YOUR OBJECTIVE - Set down exactly the lines below, from the one containing "(state == CLEAR);" through the final line, and include no others.

START EXERCISE MATERIAL

`src/rtl/flash_reader.sv`:
```
// flash_reader: reads a burst of words from a 16-bit asynchronous NOR flash,
// holds the address and OE for a programmable access wait, and hands the
// words downstream over a valid/ready stream through a 2-entry prefetch FIFO.
// Optional build macro: FLASH_READER_BYTESWAP_EN (store each word byte-swapped).
module flash_reader #(
    parameter int unsigned WAIT_CYCLES = 3,
    parameter int unsigned ADDR_W      = 22,
    parameter int unsigned DATA_W      = 16
) (
    input  logic              clk,
    input  logic              reset,
    input  logic              start,
    input  logic [ADDR_W-1:0] start_addr,
    input  logic [ADDR_W-1:0] word_count,
    output logic              busy,
    output logic              done,
    input  logic [DATA_W-1:0] flash_d,
    output logic [ADDR_W-1:0] flash_addr,
    output logic              flash_cs,
    output logic              flash_oe,
    output logic [DATA_W-1:0] word_data,
    output logic              word_valid,
    input  logic              word_ready
);

    localparam int unsigned WAIT_W  = 4;
    localparam int unsigned COUNT_W = 2;
    localparam int unsigned HALF_W  = DATA_W / 2;

    typedef enum logic [2:0] {
        IDLE,
        ISSUE,
        WAIT,
        SAMPLE,
        HOLD,
        FINISH
    } state_t;

    state_t              state_q, state_d;
    logic [ADDR_W-1:0]   remaining_q, remaining_d;
    logic [WAIT_W-1:0]   wait_cnt_q, wait_cnt_d;
    logic [ADDR_W-1:0]   addr_d;
    logic                busy_d, done_d, cs_d, oe_d;
    logic [COUNT_W-1:0]  count_q;
    logic [DATA_W-1:0]   tail_q;
    logic                push_c;
    logic                pop_c;
    logic [DATA_W-1:0]   push_data_c;

    // Word as stored in the FIFO
`ifdef FLASH_READER_BYTESWAP_EN
    assign push_data_c = {flash_d[HALF_W-1:0], flash_d[DATA_W-1:HALF_W]};
`else
    assign push_data_c = flash_d;
`endif

    assign pop_c = word_valid && word_ready;

    // State, control outputs and burst bookkeeping registers
    always_ff @(posedge clk) begin
        if (reset) begin
            state_q     <= IDLE;
            remaining_q <= '0;
            wait_cnt_q  <= '0;
            flash_addr  <= '0;
            busy        <= 1'b0;
            done        <= 1'b0;
            flash_cs    <= 1'b1;
            flash_oe    <= 1'b1;
        end else begin
            state_q     <= state_d;
            remaining_q <= remaining_d;
            wait_cnt_q  <= wait_cnt_d;
            flash_addr  <= addr_d;
            busy        <= busy_d;
            done        <= done_d;
            flash_cs    <= cs_d;
            flash_oe    <= oe_d;
        end
    end

    // Next-state and next-output decode for the access sequencer
    always_comb begin
        state_d     = state_q;
        remaining_d = remaining_q;
        wait_cnt_d  = wait_cnt_q;
        addr_d      = flash_addr;
        busy_d      = busy;
        done_d      = 1'b0;
        cs_d        = flash_cs;
        oe_d        = flash_oe;
        push_c      = 1'b0;

        case (state_q)
            IDLE: begin
                cs_d = 1'b1;
                oe_d = 1'b1;
                // A start coinciding with the done pulse is not accepted
                if (start && !done) begin
                    addr_d      = start_addr;
                    remaining_d = word_count;
                    busy_d      = 1'b1;
                    if (word_count == '0) begin
                        state_d = FINISH;
                    end else begin
                        state_d = ISSUE;
                    end
                end
            end

            ISSUE, HOLD: begin
                if (count_q < COUNT_W'(2)) begin
                    cs_d = 1'b0;
                    oe_d = 1'b0;
                    // OE is low through WAIT and SAMPLE; the sample edge ends SAMPLE
                    if (WAIT_CYCLES <= 1) begin
                        state_d = SAMPLE;
                    end else begin
                        wait_cnt_d = WAIT_W'(WAIT_CYCLES - 1);
                        state_d    = WAIT;
                    end
                end else begin
                    cs_d    = 1'b1;
                    oe_d    = 1'b1;
                    state_d = HOLD;
                end
            end

            WAIT: begin
                wait_cnt_d = wait_cnt_q - WAIT_W'(1);
                if (wait_cnt_q <= WAIT_W'(1)) begin
                    state_d = SAMPLE;
                end
            end

            SAMPLE: begin
                push_c      = 1'b1;
                addr_d      = flash_addr + ADDR_W'(1);
                remaining_d = remaining_q - ADDR_W'(1);
                if (remaining_q == ADDR_W'(1)) begin
                    cs_d    = 1'b1;
                    oe_d    = 1'b1;
                    state_d = FINISH;
                end else begin
                    state_d = ISSUE;
                end
            end

            FINISH: begin
                cs_d = 1'b1;
                oe_d = 1'b1;
                if (count_q == '0) begin
                    done_d  = 1'b1;
                    busy_d  = 1'b0;
                    state_d = IDLE;
                end
            end

            default: begin
                state_d = IDLE;
            end
        endcase
    end

    // Two-entry prefetch FIFO: word_data is the head register, tail_q the second slot
    always_ff @(posedge clk) begin
        if (reset) begin
            count_q    <= '0;
            tail_q     <= '0;
            word_data  <= '0;
            word_valid <= 1'b0;
        end else begin
            case ({push_c, pop_c})
                2'b10: begin
                    if (count_q == '0) begin
                        word_data <= push_data_c;
                    end else begin
                        tail_q <= push_data_c;
                    end
                    count_q    <= count_q + COUNT_W'(1);
                    word_valid <= 1'b1;
                end
                2'b01: begin
                    if (count_q == COUNT_W'(2)) begin
                        word_data <= tail_q;
                    end
                    count_q    <= count_q - COUNT_W'(1);
                    word_valid <= (count_q == COUNT_W'(2));
                end
                2'b11: begin
                    // Push only happens with one entry buffered, so the new word becomes head
                    word_data <= push_data_c;
                end
                default: begin
                end
            endcase
        end
    end

endmodule

```
--- config.mk ---
export PLATFORM = sky130hd
export DESIGN_NAME = i_cache_fetch
export DESIGN_NICKNAME = d
export VERILOG_FILES = /design/src/rtl/i_cache_fetch_pkg.sv /design/src/rtl/i_cache_array.sv /design/src/rtl/i_cache_fetch.sv
export SDC_FILE = /design/constraint.sdc
export NUM_CORES = 1
export LEC_CHECK = 0
export ABC_CLOCK_PERIOD_IN_PS = 8000
export CAP_MARGIN = 10
export CORE_UTILIZATION = 45
export CTS_BUF_LIST = sky130_fd_sc_hd__clkbuf_16
export CTS_CLUSTER_DIAMETER = 80
export CTS_CLUSTER_SIZE = 8
export DETAILED_ROUTE_END_ITERATION = 10
export DONT_BUFFER_PORTS = 1
export GPL_ROUTABILITY_DRIVEN = 0
export GPL_TIMING_DRIVEN = 0
export MAX_ROUTING_LAYER = met4
export PLACE_DENSITY_LB_ADDON = 0.12
export REMOVE_ABC_BUFFERS = 1
export SLEW_MARGIN = 40
export SYNTH_ARGS = -nofsm -noshare
export SYNTH_HDL_FRONTEND = slang
export SYNTH_HIERARCHICAL = 1
export SYNTH_SLANG_ARGS = --single-unit
--- constraint.sdc ---
create_clock -name clk -period 8 [get_ports clk]
set_input_delay 0.4 -clock clk [delete_from_list [all_inputs] [get_ports clk]]
set_output_delay 0.4 -clock clk [all_outputs]
set_load 0.1 [all_outputs]
### src/rtl/mixsx_sched.sv
// rtl/mixsx_sched.sv - two-requester scheduler around a shared mixsx32 word-mix engine
//
// Arbitrates two job requesters round-robin, latches the winner's operands,
// pulses the engine clear, waits for the engine with a timeout, and returns
// the merged 64-bit result words tagged with the requester ID.
//
// Ports:
//   clk, reset            clock; asynchronous active-high reset
//   req_valid/req_ready   per-requester request, one-hot acceptance pulse
//   req_c/req_x/req_d     requester operands, requester i at slice i
//   eng_clr               engine clear (reset or CLEAR state)
//   eng_c/eng_x/eng_d     latched operands driven to the engine
//   eng_cout/eng_rdy      engine result (low 32 bits of each word valid) and done
//   rsp_valid/rsp_ready   result handshake
//   rsp_id/rsp_cout/rsp_err  requester ID, merged result, timeout flag
//   busy                  scheduler is not idle
module mixsx_sched #(
    parameter int CWORDS64 = 2,
    parameter int XWORDS32 = 2,
    parameter int TIMEOUT  = 16,
    localparam int DW  = (XWORDS32 > 1) ? $clog2(XWORDS32) : 1,
    localparam int CW  = CWORDS64 * 64,
    localparam int XW  = XWORDS32 * 32,
    localparam int DVW = CWORDS64 * DW,
    localparam int TW  = $clog2(TIMEOUT + 1)
) (
    input  logic            clk,
    input  logic            reset,
    input  logic [1:0]      req_valid,
    output logic [1:0]      req_ready,
    input  logic [2*CW-1:0] req_c,
    input  logic [2*XW-1:0] req_x,
    input  logic [2*DVW-1:0] req_d,
    output logic            eng_clr,
    output logic [CW-1:0]   eng_c,
    output logic [XW-1:0]   eng_x,
    output logic [DVW-1:0]  eng_d,
    input  logic [CW-1:0]   eng_cout,
    input  logic            eng_rdy,
    output logic            rsp_valid,
    input  logic            rsp_ready,
    output logic            rsp_id,
    output logic [CW-1:0]   rsp_cout,
    output logic            rsp_err,
    output logic            busy
);

    typedef enum logic [1:0] {
        IDLE  = 2'd0,
        CLEAR = 2'd1,
        RUN   = 2'd2,
        RESP  = 2'd3
    } state_t;

    state_t          state;
    state_t          state_next;
    logic            last_grant;
    logic            grant;
    logic [TW-1:0]   timer;
    logic            timeout_hit;
    logic [CW-1:0]   merged;
    logic [CWORDS64*32-1:0] eng_hi_unused;

    assign timeout_hit = (timer == TW'(TIMEOUT - 1));

    // The engine only computes the low half of each word; the upper half is
    // restored from the operand latched at grant time.
    always_comb begin
        merged        = '0;
        eng_hi_unused = '0;
        for (int k = 0; k < CWORDS64; k++) begin
            merged[k*64+32 +: 32]    = eng_c[k*64+32 +: 32];
            merged[k*64 +: 32]       = eng_cout[k*64 +: 32];
            eng_hi_unused[k*32 +: 32] = eng_cout[k*64+32 +: 32];
        end
    end

    always_comb begin
        state_next = state;
        grant      = 1'b0;
        req_ready  = 2'b00;
        case (state)
            IDLE: begin
                if (|req_valid) begin
                    // On contention the requester that did not win last time goes.
                    grant      = (&req_valid) ? ~last_grant : req_valid[1];
                    state_next = CLEAR;
                    if (!reset) begin
                        req_ready = grant ? 2'b10 : 2'b01;
                    end
                end
            end
            CLEAR: state_next = RUN;
            RUN: begin
                if (eng_rdy || timeout_hit) begin
                    state_next = RESP;
                end
            end
            RESP: begin
                if (rsp_ready) begin
                    state_next = IDLE;
                end
            end
            default: state_next = IDLE;
        endcase
    end

    always_ff @(posedge clk or posedge reset) begin
        if (reset) begin
            state      <= IDLE;
            last_grant <= 1'b1;
            timer      <= '0;
            eng_c      <= '0;
            eng_x      <= '0;
            eng_d      <= '0;
            rsp_id     <= 1'b0;
            rsp_cout   <= '0;
            rsp_err    <= 1'b0;
        end else begin
            state <= state_next;
            case (state)
                IDLE: begin
                    if (|req_valid) begin
                        eng_c      <= grant ? req_c[CW +: CW]   : req_c[0 +: CW];
                        eng_x      <= grant ? req_x[XW +: XW]   : req_x[0 +: XW];
                        eng_d      <= grant ? req_d[DVW +: DVW] : req_d[0 +: DVW];
                        rsp_id     <= grant;
                        last_grant <= grant;
                    end
                end
                CLEAR: timer <= '0;
                RUN: begin
                    timer <= timer + 1'b1;
                    // A ready engine takes priority over an expiring timer.
                    if (eng_rdy) begin
                        rsp_cout <= merged;
                        rsp_err  <= 1'b0;
                    end else if (timeout_hit) begin
                        rsp_cout <= '0;
                        rsp_err  <= 1'b1;
                    end
                end
                default: ;
            endcase
        end
    end

    assign eng_clr   = reset | (state == CLEAR);
    assign rsp_valid = (state == RESP);
    assign busy      = (state != IDLE);

endmodule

END EXERCISE MATERIAL

EXPECTED ANSWER -
    assign eng_clr   = reset | (state == CLEAR);
    assign rsp_valid = (state == RESP);
    assign busy      = (state != IDLE);

endmodule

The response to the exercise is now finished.